The paper’s pages were laid out on blank, blue-ruled sheets and on Wednesday the ad guys would bring in the paste-up ads and stick them on there. That’s when we knew how much room for news we had. The paper was maybe thirty percent ads and the rest was allotted to various forms of news and community coverage. So many ads equals so many pages. I’m getting off track here.

But, it was my first day on the job and obviously, I didn’t want to screw it up.

One of the wrestling shots made front page, including a quick little blurb, and there was another good picture in the sports section, with a full write-up and the results. The front page shot was Mark’s decision. He liked my pictures.

(I almost cried when I wrote that, ladies and gentlemen.)

That was my first ‘pro’ story. The job paid $190.00 a week. Some of us self-published authors can only dream of that kind of money these days!

Later of course, it became a lot easier. I knew I could rely on the Pentax K-1000, a very simple camera. I knew how to bracket the shots, when and how to use the flash, taking lots of good notes and essentially how to tell a nice little story.

As sports editor, my beat included any kind of sport, plus the Ministry of Natural Resources, the Ontario Federation of Anglers and Hunters, the archery clubs, of which there were several in town, darts, auto racing, the swim teams, and people engaged in the martial arts. I photographed mayors and council members, Members of Parliament and the Ontario Legislature, and one or two cabinet ministers, as I recall. 

But then, I photographed everybody. If you’re there long enough, in a small town, sooner or later you will photograph, or write about everybody…and I do mean everybody, ladies and gentlemen.

I also covered town and township councils, the Long Point Region Conservation authority, and, I soon learned how to do spot news. That’s when someone phones in a tip, sometimes in the middle of the night, and you go zooming off to get a picture of a house fire or an auto accident, whatever it is that’s going on.

After a month or two I began to learn how to lay out my pages. After a while people didn’t call the front desk. They knew my name from the paper, some of them had my number and they could just call me. They became my sources, and I became their buddy at the paper.

But the greatest benefit that job gave me was from the face-to-face interviews. I had to go and talk to people. I had to learn about farming, and town council, and local industry. I had to learn about all the local personalities. I had to go a little outside of my comfort zone. I was a very shy young man. I had to ask a lot of questions, and yeah; sometimes I had to call back later with more dumb questions when I missed something.

I had to learn how to talk to all sorts of people, and listen to their stories, and then write them up and put them in the paper.
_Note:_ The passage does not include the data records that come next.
Source: an optimization exercise on an open RTL-to-GDS flow (aim: small area and a short achievable clock period). Production flows keep margins and buffers that such runs may drop.
Only simulation tests tie the RTL to the original design; equivalence was not proved.
Power and IR drop assume default switching activity.

**run.sh**
```bash
#!/bin/bash
# synth_recipe.tcl (not shown) runs the flow's synth.tcl, then flattens the netlist and writes it again
# the make line also repeats each setting of config.mk as NAME=value (left out here)
make -C /OpenROAD-flow-scripts/flow DESIGN_CONFIG=/design/flow/config.mk WORK_HOME=/design/flow/orfs CLKGATE_MAP_FILE= SYNTH_SCRIPT=/design/flow/synth_recipe.tcl finish
```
There were other benefits, not least was the pursuit of my dream.

But more than anything, that job got me out of my own little home town.

A home town where the thing to do was to keep putting your name in to the plants. Where the best careers were in the petro-chemical industry. It’s unionized. It’s not that they don’t train you, but it’s not the same as a career, which to some extent can be at your own direction. It’s not exactly defined as a calling, a vocation. It’s just a good job, no matter how highly-paid, and for most people, it seems to work. For some reason it just wasn’t for me.

That’s because I had that dream. I had the dream, ladies and gentlemen. I also acted upon that dream.

I gave up a lot to pursue that dream, including the big bucks in the petro-chemical industry. I was making pretty good money as a carpenter when I decided to go back to school. I was making a living at it. Over time I would have become very good at it, and I liked the work and everything.

But of course there was that dream…

I went back to college as a ‘mature student’ after dropping out of high school and working at many different and all equally-crappy minimum-wage jobs. I studied Radio, Television and Journalism Arts. I wanted someone to teach me how to write, ladies and gentlemen.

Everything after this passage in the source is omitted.